Queer (-/and) Feminist DIY Practices in Punk and the “Sexual Turn” in Human Rights

Lene Annette Karpp, Freie Universität Berlin:

This article addresses queer (-/and) feminist – i.e. queer, feminist and queer-feminist – Do-It-Yourself (DIY) practices as performed in punk since the 1970s, arguing that these practices helped to stimulate a “sexual turn” in human rights activism and discourse in the United States over the course of the subsequent decades.
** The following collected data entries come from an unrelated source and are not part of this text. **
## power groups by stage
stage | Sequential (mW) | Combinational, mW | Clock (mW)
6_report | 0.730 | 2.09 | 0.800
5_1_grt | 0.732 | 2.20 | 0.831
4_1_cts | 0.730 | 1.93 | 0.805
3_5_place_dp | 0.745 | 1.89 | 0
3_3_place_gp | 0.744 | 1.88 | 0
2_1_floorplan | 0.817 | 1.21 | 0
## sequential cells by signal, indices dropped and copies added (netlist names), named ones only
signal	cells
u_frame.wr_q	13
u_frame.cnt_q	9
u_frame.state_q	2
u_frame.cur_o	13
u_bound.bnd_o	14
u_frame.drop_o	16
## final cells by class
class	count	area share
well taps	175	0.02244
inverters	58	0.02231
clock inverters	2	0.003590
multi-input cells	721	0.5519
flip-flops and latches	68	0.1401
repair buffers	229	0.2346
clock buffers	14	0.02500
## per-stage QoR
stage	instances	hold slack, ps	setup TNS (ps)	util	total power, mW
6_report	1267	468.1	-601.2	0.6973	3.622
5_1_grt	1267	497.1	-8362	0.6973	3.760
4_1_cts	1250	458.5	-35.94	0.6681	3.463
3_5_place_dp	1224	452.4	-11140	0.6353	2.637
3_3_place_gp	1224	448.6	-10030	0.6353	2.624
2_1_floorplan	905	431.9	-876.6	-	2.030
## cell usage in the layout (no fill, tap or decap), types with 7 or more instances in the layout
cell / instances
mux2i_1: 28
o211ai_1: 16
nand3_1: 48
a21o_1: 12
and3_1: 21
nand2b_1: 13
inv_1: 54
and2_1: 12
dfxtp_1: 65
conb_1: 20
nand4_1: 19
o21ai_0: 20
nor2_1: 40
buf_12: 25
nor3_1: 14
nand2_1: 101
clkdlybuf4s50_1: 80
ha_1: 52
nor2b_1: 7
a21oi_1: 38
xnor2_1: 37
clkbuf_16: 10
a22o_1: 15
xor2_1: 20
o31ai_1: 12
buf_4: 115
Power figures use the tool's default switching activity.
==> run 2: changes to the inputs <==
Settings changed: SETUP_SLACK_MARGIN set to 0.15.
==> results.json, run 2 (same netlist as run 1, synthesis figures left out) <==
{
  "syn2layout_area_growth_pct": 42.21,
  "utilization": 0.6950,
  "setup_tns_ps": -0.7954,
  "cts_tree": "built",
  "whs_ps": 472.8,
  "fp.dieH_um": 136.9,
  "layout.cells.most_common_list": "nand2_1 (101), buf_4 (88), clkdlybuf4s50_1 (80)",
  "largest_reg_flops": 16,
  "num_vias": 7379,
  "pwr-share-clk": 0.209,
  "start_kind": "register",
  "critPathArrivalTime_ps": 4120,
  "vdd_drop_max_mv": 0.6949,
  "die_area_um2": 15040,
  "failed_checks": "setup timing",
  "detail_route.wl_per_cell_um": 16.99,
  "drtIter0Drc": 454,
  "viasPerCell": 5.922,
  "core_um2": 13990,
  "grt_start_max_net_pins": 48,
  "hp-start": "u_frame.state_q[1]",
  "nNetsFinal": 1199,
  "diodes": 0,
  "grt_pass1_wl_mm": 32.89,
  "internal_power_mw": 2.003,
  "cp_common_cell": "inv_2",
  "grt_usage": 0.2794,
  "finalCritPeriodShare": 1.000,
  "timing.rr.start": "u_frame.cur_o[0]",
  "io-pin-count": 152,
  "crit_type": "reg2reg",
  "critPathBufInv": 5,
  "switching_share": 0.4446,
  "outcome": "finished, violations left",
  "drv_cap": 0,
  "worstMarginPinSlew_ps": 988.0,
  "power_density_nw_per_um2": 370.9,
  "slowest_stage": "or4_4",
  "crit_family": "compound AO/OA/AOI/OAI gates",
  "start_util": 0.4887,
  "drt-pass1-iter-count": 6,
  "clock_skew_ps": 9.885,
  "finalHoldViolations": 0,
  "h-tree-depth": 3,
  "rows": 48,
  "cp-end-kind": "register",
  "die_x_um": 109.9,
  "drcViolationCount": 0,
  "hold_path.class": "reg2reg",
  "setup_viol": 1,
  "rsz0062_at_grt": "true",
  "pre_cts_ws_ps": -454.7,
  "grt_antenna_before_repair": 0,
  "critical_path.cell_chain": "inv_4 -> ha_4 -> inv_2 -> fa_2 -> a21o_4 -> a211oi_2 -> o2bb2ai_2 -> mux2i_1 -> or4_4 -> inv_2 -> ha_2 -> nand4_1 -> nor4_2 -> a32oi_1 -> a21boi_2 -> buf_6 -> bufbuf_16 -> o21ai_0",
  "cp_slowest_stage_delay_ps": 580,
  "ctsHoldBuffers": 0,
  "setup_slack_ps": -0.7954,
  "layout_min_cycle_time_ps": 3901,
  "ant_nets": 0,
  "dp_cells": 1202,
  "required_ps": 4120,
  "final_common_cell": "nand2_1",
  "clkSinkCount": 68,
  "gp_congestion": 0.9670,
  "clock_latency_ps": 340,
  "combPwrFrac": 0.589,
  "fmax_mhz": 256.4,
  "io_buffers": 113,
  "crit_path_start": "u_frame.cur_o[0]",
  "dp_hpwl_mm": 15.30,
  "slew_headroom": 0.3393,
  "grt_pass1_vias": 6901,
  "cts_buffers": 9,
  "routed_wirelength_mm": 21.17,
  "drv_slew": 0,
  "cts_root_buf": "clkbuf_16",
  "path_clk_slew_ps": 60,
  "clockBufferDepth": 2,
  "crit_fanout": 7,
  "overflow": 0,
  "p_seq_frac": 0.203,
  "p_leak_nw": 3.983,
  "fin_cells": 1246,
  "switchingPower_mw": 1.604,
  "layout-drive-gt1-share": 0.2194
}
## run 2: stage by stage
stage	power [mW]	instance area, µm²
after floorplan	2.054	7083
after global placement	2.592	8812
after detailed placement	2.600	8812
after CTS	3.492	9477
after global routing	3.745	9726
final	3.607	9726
===== src/rtl/rnmi_pkg.sv =====
package rnmi_pkg;

    localparam logic [11:0] RNMI_CSR_ADDR = 12'h744;

    // Bit positions that the return path and software decode
    localparam int unsigned POS_EN     = 3;
    localparam int unsigned POS_VIRT   = 7;
    localparam int unsigned POS_ELP    = 9;
    localparam int unsigned POS_PRV_LO = 11;
    localparam int unsigned POS_PRV_HI = 12;
    localparam int unsigned IMG_BITS   = POS_PRV_HI + 1;

    localparam logic [1:0] PRV_USER  = 2'd0;
    localparam logic [1:0] PRV_SUPER = 2'd1;
    localparam logic [1:0] PRV_RSVD  = 2'd2;
    localparam logic [1:0] PRV_MACH  = 2'd3;

    typedef enum logic [1:0] {
        OP_READ  = 2'd0,
        OP_WRITE = 2'd1,
        OP_SET   = 2'd2,
        OP_CLEAR = 2'd3
    } csr_op_e;

    typedef enum logic [1:0] {
        EN_RESET_OFF  = 2'd0,
        EN_ARMED      = 2'd1,
        EN_IN_HANDLER = 2'd2
    } en_state_e;

    // Software-visible bits of the register, in compact form
    typedef struct packed {
        logic [1:0] prv;
        logic       elp;
        logic       virt;
        logic       en;
    } field_img_t;

    // Saved interrupted-context fields
    typedef struct packed {
        logic [1:0] prv;
        logic       elp;
        logic       virt;
    } saved_ctx_t;

    function automatic logic prv_legal(input logic [1:0] p, input logic has_s);
        unique case (p)
            PRV_USER:  prv_legal = 1'b1;
            PRV_SUPER: prv_legal = has_s;
            PRV_MACH:  prv_legal = 1'b1;
            default:   prv_legal = 1'b0;
        endcase
    endfunction

endpackage


===== src/rtl/rnmi_access_check.sv =====
module rnmi_access_check
    import rnmi_pkg::*;
#(
    parameter bit IMPLEMENTED = 1'b1
) (
    input  logic        csr_valid,
    input  logic [11:0] csr_addr,
    input  logic [1:0]  cur_priv,
    output logic        access_ok,
    output logic        access_bad
);

    logic addr_hit;
    logic priv_ok;

    always_comb begin
        addr_hit   = csr_valid && (csr_addr == RNMI_CSR_ADDR);
        priv_ok    = (cur_priv == PRV_MACH);
        access_bad = addr_hit && (!IMPLEMENTED || !priv_ok);
        access_ok  = addr_hit && IMPLEMENTED && priv_ok;
    end

endmodule
## src/rtl/clkctl_pkg.sv

```systemverilog
package clkctl_pkg;

  localparam int REG_W      = 8;
  localparam int STOP_BIT   = 7;
  localparam int SWMODE_BIT = 3;
  localparam logic [REG_W-1:0] WRITABLE_MASK = 8'h8F;

  typedef enum logic [2:0] {
    PM_HIGH   = 3'd0,
    PM_MED    = 3'd1,
    PM_SLEEP  = 3'd2,
    PM_SWSTBY = 3'd3,
    PM_WATCH  = 3'd4,
    PM_DIRECT = 3'd5,
    PM_HWSTBY = 3'd6,
    PM_SUBACT = 3'd7
  } pwr_mode_e;

  function automatic logic mode_is_hw(input logic [2:0] m);
    return m == PM_HWSTBY;
  endfunction

  function automatic logic mode_holds_high(input logic [2:0] m);
    return (m == PM_SWSTBY) || (m == PM_WATCH) || (m == PM_DIRECT);
  endfunction

  function automatic logic [REG_W-1:0] keep_writable(input logic [REG_W-1:0] d);
    return d & WRITABLE_MASK;
  endfunction

endpackage

```

## src/rtl/clkctl_regfile.sv

```systemverilog
module clkctl_regfile #(
  parameter int W = clkctl_pkg::REG_W
) (
  input  logic         clk,
  input  logic         rst_n,
  input  logic         hw_clear,
  input  logic         wr_accept,
  input  logic [W-1:0] wr_data,
  output logic [W-1:0] ctrl_q
);
  import clkctl_pkg::*;

  always_ff @(posedge clk or negedge rst_n) begin
    if (!rst_n) begin
      ctrl_q <= '0;
    end else if (hw_clear) begin
      ctrl_q <= '0;
    end else if (wr_accept) begin
      ctrl_q <= keep_writable(wr_data);
    end
  end

endmodule

```

## src/rtl/clkctl_mult.sv

```systemverilog
module clkctl_mult #(
  parameter int MW = 3,
  parameter logic [MW-1:0] RESET_VAL = '0
) (
  input  logic          clk,
  input  logic          rst_n,
  input  logic          hw_clear,
  input  logic          load_pending,
  input  logic          load_immediate,
  input  logic          apply_pending,
  input  logic [MW-1:0] req,
  output logic [MW-1:0] pending,
  output logic [MW-1:0] active
);

  always_ff @(posedge clk or negedge rst_n) begin
    if (!rst_n) begin
      pending <= RESET_VAL;
    end else if (hw_clear) begin
      pending <= RESET_VAL;
    end else if (load_pending) begin
      pending <= req;
    end
  end

  always_ff @(posedge clk or negedge rst_n) begin
    if (!rst_n) begin
      active <= RESET_VAL;
    end else if (hw_clear) begin
      active <= RESET_VAL;
    end else if (load_immediate) begin
      active <= req;
    end else if (apply_pending) begin
      active <= pending;
    end
  end

endmodule

```

## src/rtl/clkctl_pin.sv

```systemverilog
module clkctl_pin (
  input  logic [2:0] pwr_mode,
  input  logic       stop_out,
  input  logic       port_dir_en,
  input  logic       phi_in,
  output logic       pin_out,
  output logic       pin_oe
);
  import clkctl_pkg::*;

  logic drive_allowed;
  logic force_high;

  assign drive_allowed = !mode_is_hw(pwr_mode) && port_dir_en;
  assign force_high    = mode_holds_high(pwr_mode) || stop_out;

  always_comb begin
    pin_oe  = drive_allowed;
    pin_out = 1'b0;
    if (drive_allowed) begin
      pin_out = force_high ? 1'b1 : phi_in;
    end
  end

endmodule

```

## src/rtl/clkctl_reg.sv

```systemverilog
module clkctl_reg #(
  parameter int MULT_W = 3
) (
  input  logic              clk,
  input  logic              rst_n,
  input  logic              wr_en,
  input  logic [7:0]        wr_data,
  input  logic [MULT_W-1:0] mult_req,
  output logic [7:0]        rd_data,
  input  logic [2:0]        pwr_mode,
  input  logic              stby_strobe,
  input  logic              port_dir_en,
  input  logic              phi_in,
  output logic              pin_out,
  output logic              pin_oe,
  output logic [MULT_W-1:0] mult_active
);
  import clkctl_pkg::*;

  logic [REG_W-1:0]  ctrl_q;
  logic [MULT_W-1:0] mult_pending;
  logic              hw_clear;
  logic              wr_accept;
  logic              wr_immediate;
  logic              stby_apply;

  assign hw_clear     = mode_is_hw(pwr_mode);
  assign wr_accept    = wr_en && !hw_clear;
  assign wr_immediate = wr_accept && wr_data[SWMODE_BIT];
  assign stby_apply   = stby_strobe && !hw_clear && !wr_immediate;

  clkctl_regfile #(.W(REG_W)) u_regfile (
    .clk      (clk),
    .rst_n    (rst_n),
    .hw_clear (hw_clear),
    .wr_accept(wr_accept),
    .wr_data  (wr_data),
    .ctrl_q   (ctrl_q)
  );

  clkctl_mult #(.MW(MULT_W)) u_mult (
    .clk           (clk),
    .rst_n         (rst_n),
    .hw_clear      (hw_clear),
    .load_pending  (wr_accept),
    .load_immediate(wr_immediate),
    .apply_pending (stby_apply),
    .req           (mult_req),
    .pending       (mult_pending),
    .active        (mult_active)
  );

  clkctl_pin u_pin (
    .pwr_mode   (pwr_mode),
    .stop_out   (ctrl_q[STOP_BIT]),
    .port_dir_en(port_dir_en),
    .phi_in     (phi_in),
    .pin_out    (pin_out),
    .pin_oe     (pin_oe)
  );

  assign rd_data = ctrl_q;

endmodule

```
Punk opened up a new space for self-empowerment and self-expression in the 1970s when the sexual liberation movement of the previous decade started to lose its ground and, consequently, went partially back “underground.” It is argued here that punk – through its cultural DIY production and aesthetics as performed in music, performances, style and ‘zines – created a counterpublic sphere allowing for an ongoing struggle for sexual rights led by (cis-)women and people with trans- and gender non-conforming identities. This took place in the context of the rise of neoconservative U.S. politics of the 1980s, which sought to repress those allegedly “amoral” rights claims. Influenced by both feminist and gay and lesbian movements, individuals expressed a plurality of complementary, overlapping and conflicting visions of sexuality and related rights. Against this backdrop, this article studies two “movements” in punk that were particularly interested in negotiating sexuality and gender identities: first, the queer- or homocore movement that began in the mid-1980s, and second, the feminist riot grrrl movement that emerged in the early 1990s. Even though punk was by no means the only space where these struggles took place, it delivers an interesting case study of changing social and sexual mores in the United States in the late twentieth century. Punk’s anti-assimilationist and anti-authoritarian tendencies, DIY practices, its unceasing attractiveness to youth (and older) generations, as well as the growing interplay with academic discourses, contributed to changes in the perception of sexuality and related rights claims not only in the U.S., but also on a transnational level.